Problem to work on:
All of the data below needs to be set down once more, exactly as written.

The data:
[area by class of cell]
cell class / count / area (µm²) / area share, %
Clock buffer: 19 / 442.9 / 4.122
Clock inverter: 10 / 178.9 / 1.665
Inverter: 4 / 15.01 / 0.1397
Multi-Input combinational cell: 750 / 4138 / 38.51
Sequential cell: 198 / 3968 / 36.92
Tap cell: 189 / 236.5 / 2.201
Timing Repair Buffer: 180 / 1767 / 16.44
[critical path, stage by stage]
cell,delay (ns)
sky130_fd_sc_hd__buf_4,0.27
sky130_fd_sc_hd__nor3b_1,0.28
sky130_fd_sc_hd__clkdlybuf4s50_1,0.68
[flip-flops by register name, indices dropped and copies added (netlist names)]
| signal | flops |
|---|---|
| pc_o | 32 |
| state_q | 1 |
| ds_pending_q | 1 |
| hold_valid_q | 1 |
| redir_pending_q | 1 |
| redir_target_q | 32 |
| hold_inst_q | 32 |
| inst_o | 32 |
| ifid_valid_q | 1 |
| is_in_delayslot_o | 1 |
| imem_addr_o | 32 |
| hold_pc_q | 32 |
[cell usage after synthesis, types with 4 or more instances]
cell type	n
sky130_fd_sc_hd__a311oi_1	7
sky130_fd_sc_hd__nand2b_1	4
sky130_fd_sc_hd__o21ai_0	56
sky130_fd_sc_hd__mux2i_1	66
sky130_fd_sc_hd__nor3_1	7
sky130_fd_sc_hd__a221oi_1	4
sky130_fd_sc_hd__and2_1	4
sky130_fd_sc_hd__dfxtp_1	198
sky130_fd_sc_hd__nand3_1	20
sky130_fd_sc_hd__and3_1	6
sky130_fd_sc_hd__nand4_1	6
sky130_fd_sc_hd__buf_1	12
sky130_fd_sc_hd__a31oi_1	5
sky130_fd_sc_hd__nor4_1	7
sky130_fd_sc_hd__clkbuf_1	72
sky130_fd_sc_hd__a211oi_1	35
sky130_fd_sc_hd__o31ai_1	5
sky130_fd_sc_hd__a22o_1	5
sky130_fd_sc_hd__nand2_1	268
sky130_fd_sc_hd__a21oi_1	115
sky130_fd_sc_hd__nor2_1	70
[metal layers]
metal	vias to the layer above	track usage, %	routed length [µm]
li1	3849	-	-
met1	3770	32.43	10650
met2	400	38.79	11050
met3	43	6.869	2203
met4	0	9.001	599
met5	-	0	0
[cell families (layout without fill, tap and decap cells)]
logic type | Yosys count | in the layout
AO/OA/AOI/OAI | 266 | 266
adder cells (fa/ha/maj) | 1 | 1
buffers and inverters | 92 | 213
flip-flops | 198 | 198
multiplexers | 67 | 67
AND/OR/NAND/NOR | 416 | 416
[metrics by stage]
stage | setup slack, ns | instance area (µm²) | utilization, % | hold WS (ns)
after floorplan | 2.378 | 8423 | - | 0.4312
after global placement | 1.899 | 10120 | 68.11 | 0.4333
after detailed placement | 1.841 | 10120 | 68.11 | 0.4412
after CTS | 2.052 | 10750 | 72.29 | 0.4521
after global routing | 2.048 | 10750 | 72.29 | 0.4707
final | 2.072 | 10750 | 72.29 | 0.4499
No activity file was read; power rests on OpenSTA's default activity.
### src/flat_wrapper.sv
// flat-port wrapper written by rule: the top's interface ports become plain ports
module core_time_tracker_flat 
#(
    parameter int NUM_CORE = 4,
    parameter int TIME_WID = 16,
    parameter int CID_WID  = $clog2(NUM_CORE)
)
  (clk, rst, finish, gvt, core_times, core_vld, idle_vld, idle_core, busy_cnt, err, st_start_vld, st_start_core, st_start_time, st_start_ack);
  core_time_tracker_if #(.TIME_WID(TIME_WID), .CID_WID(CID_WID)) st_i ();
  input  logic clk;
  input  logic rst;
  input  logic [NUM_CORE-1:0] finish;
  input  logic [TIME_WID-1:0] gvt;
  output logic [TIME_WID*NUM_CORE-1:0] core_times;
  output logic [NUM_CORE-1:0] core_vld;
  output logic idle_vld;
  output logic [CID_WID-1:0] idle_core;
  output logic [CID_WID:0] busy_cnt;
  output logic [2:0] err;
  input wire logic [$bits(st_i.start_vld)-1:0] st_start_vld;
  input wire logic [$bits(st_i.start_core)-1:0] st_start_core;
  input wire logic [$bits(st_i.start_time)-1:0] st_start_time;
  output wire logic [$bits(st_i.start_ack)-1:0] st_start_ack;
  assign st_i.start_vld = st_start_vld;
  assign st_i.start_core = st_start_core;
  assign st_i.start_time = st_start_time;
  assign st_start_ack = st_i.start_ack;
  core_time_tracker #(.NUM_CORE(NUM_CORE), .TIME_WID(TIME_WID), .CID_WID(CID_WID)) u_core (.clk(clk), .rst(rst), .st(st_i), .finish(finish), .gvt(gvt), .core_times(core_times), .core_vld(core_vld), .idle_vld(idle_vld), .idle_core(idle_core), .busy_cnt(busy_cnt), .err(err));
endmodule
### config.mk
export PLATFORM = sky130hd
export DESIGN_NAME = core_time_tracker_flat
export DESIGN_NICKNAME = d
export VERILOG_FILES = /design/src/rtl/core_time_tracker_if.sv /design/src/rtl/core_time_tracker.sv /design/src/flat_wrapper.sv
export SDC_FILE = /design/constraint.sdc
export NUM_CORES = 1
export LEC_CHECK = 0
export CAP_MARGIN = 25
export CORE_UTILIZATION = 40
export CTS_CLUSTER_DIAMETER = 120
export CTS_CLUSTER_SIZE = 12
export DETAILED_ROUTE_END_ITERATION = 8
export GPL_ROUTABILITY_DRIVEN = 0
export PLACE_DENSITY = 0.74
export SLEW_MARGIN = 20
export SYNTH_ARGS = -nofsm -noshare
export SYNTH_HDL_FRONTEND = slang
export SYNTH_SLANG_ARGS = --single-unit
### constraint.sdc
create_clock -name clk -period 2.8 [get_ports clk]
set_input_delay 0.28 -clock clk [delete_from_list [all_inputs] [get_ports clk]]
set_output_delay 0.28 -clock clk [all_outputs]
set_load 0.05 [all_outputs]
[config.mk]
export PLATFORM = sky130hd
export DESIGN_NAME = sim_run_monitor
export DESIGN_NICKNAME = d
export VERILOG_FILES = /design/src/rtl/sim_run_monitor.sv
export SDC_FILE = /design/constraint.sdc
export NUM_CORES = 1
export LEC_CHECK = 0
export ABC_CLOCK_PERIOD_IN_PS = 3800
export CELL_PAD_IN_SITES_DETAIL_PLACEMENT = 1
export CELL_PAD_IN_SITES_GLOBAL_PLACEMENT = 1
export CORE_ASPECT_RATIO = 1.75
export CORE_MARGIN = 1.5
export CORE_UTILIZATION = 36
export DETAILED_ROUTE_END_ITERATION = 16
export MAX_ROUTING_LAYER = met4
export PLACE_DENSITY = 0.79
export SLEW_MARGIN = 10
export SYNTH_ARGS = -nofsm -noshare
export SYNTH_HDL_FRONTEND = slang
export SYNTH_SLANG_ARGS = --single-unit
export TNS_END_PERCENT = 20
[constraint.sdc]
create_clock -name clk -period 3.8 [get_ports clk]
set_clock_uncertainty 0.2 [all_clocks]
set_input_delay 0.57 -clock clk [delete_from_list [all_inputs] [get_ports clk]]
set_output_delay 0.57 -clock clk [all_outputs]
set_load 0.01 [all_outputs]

Written answer:
[area by class of cell]
cell class / count / area (µm²) / area share, %
Clock buffer: 19 / 442.9 / 4.122
Clock inverter: 10 / 178.9 / 1.665
Inverter: 4 / 15.01 / 0.1397
Multi-Input combinational cell: 750 / 4138 / 38.51
Sequential cell: 198 / 3968 / 36.92
Tap cell: 189 / 236.5 / 2.201
Timing Repair Buffer: 180 / 1767 / 16.44
[critical path, stage by stage]
cell,delay (ns)
sky130_fd_sc_hd__buf_4,0.27
sky130_fd_sc_hd__nor3b_1,0.28
sky130_fd_sc_hd__clkdlybuf4s50_1,0.68
[flip-flops by register name, indices dropped and copies added (netlist names)]
| signal | flops |
|---|---|
| pc_o | 32 |
| state_q | 1 |
| ds_pending_q | 1 |
| hold_valid_q | 1 |
| redir_pending_q | 1 |
| redir_target_q | 32 |
| hold_inst_q | 32 |
| inst_o | 32 |
| ifid_valid_q | 1 |
| is_in_delayslot_o | 1 |
| imem_addr_o | 32 |
| hold_pc_q | 32 |
[cell usage after synthesis, types with 4 or more instances]
cell type	n
sky130_fd_sc_hd__a311oi_1	7
sky130_fd_sc_hd__nand2b_1	4
sky130_fd_sc_hd__o21ai_0	56
sky130_fd_sc_hd__mux2i_1	66
sky130_fd_sc_hd__nor3_1	7
sky130_fd_sc_hd__a221oi_1	4
sky130_fd_sc_hd__and2_1	4
sky130_fd_sc_hd__dfxtp_1	198
sky130_fd_sc_hd__nand3_1	20
sky130_fd_sc_hd__and3_1	6
sky130_fd_sc_hd__nand4_1	6
sky130_fd_sc_hd__buf_1	12
sky130_fd_sc_hd__a31oi_1	5
sky130_fd_sc_hd__nor4_1	7
sky130_fd_sc_hd__clkbuf_1	72
sky130_fd_sc_hd__a211oi_1	35
sky130_fd_sc_hd__o31ai_1	5
sky130_fd_sc_hd__a22o_1	5
sky130_fd_sc_hd__nand2_1	268
sky130_fd_sc_hd__a21oi_1	115
sky130_fd_sc_hd__nor2_1	70
[metal layers]
metal	vias to the layer above	track usage, %	routed length [µm]
li1	3849	-	-
met1	3770	32.43	10650
met2	400	38.79	11050
met3	43	6.869	2203
met4	0	9.001	599
met5	-	0	0
[cell families (layout without fill, tap and decap cells)]
logic type | Yosys count | in the layout
AO/OA/AOI/OAI | 266 | 266
adder cells (fa/ha/maj) | 1 | 1
buffers and inverters | 92 | 213
flip-flops | 198 | 198
multiplexers | 67 | 67
AND/OR/NAND/NOR | 416 | 416
[metrics by stage]
stage | setup slack, ns | instance area (µm²) | utilization, % | hold WS (ns)
after floorplan | 2.378 | 8423 | - | 0.4312
after global placement | 1.899 | 10120 | 68.11 | 0.4333
after detailed placement | 1.841 | 10120 | 68.11 | 0.4412
after CTS | 2.052 | 10750 | 72.29 | 0.4521
after global routing | 2.048 | 10750 | 72.29 | 0.4707
final | 2.072 | 10750 | 72.29 | 0.4499
No activity file was read; power rests on OpenSTA's default activity.
### src/flat_wrapper.sv
// flat-port wrapper written by rule: the top's interface ports become plain ports
module core_time_tracker_flat 
#(
    parameter int NUM_CORE = 4,
    parameter int TIME_WID = 16,
    parameter int CID_WID  = $clog2(NUM_CORE)
)
  (clk, rst, finish, gvt, core_times, core_vld, idle_vld, idle_core, busy_cnt, err, st_start_vld, st_start_core, st_start_time, st_start_ack);
  core_time_tracker_if #(.TIME_WID(TIME_WID), .CID_WID(CID_WID)) st_i ();
  input  logic clk;
  input  logic rst;
  input  logic [NUM_CORE-1:0] finish;
  input  logic [TIME_WID-1:0] gvt;
  output logic [TIME_WID*NUM_CORE-1:0] core_times;
  output logic [NUM_CORE-1:0] core_vld;
  output logic idle_vld;
  output logic [CID_WID-1:0] idle_core;
  output logic [CID_WID:0] busy_cnt;
  output logic [2:0] err;
  input wire logic [$bits(st_i.start_vld)-1:0] st_start_vld;
  input wire logic [$bits(st_i.start_core)-1:0] st_start_core;
  input wire logic [$bits(st_i.start_time)-1:0] st_start_time;
  output wire logic [$bits(st_i.start_ack)-1:0] st_start_ack;
  assign st_i.start_vld = st_start_vld;
  assign st_i.start_core = st_start_core;
  assign st_i.start_time = st_start_time;
  assign st_start_ack = st_i.start_ack;
  core_time_tracker #(.NUM_CORE(NUM_CORE), .TIME_WID(TIME_WID), .CID_WID(CID_WID)) u_core (.clk(clk), .rst(rst), .st(st_i), .finish(finish), .gvt(gvt), .core_times(core_times), .core_vld(core_vld), .idle_vld(idle_vld), .idle_core(idle_core), .busy_cnt(busy_cnt), .err(err));
endmodule
### config.mk
export PLATFORM = sky130hd
export DESIGN_NAME = core_time_tracker_flat
export DESIGN_NICKNAME = d
export VERILOG_FILES = /design/src/rtl/core_time_tracker_if.sv /design/src/rtl/core_time_tracker.sv /design/src/flat_wrapper.sv
export SDC_FILE = /design/constraint.sdc
export NUM_CORES = 1
export LEC_CHECK = 0
export CAP_MARGIN = 25
export CORE_UTILIZATION = 40
export CTS_CLUSTER_DIAMETER = 120
export CTS_CLUSTER_SIZE = 12
export DETAILED_ROUTE_END_ITERATION = 8
export GPL_ROUTABILITY_DRIVEN = 0
export PLACE_DENSITY = 0.74
export SLEW_MARGIN = 20
export SYNTH_ARGS = -nofsm -noshare
export SYNTH_HDL_FRONTEND = slang
export SYNTH_SLANG_ARGS = --single-unit
### constraint.sdc
create_clock -name clk -period 2.8 [get_ports clk]
set_input_delay 0.28 -clock clk [delete_from_list [all_inputs] [get_ports clk]]
set_output_delay 0.28 -clock clk [all_outputs]
set_load 0.05 [all_outputs]
[config.mk]
export PLATFORM = sky130hd
export DESIGN_NAME = sim_run_monitor
export DESIGN_NICKNAME = d
export VERILOG_FILES = /design/src/rtl/sim_run_monitor.sv
export SDC_FILE = /design/constraint.sdc
export NUM_CORES = 1
export LEC_CHECK = 0
export ABC_CLOCK_PERIOD_IN_PS = 3800
export CELL_PAD_IN_SITES_DETAIL_PLACEMENT = 1
export CELL_PAD_IN_SITES_GLOBAL_PLACEMENT = 1
export CORE_ASPECT_RATIO = 1.75
export CORE_MARGIN = 1.5
export CORE_UTILIZATION = 36
export DETAILED_ROUTE_END_ITERATION = 16
export MAX_ROUTING_LAYER = met4
export PLACE_DENSITY = 0.79
export SLEW_MARGIN = 10
export SYNTH_ARGS = -nofsm -noshare
export SYNTH_HDL_FRONTEND = slang
export SYNTH_SLANG_ARGS = --single-unit
export TNS_END_PERCENT = 20
[constraint.sdc]
create_clock -name clk -period 3.8 [get_ports clk]
set_clock_uncertainty 0.2 [all_clocks]
set_input_delay 0.57 -clock clk [delete_from_list [all_inputs] [get_ports clk]]
set_output_delay 0.57 -clock clk [all_outputs]
set_load 0.01 [all_outputs]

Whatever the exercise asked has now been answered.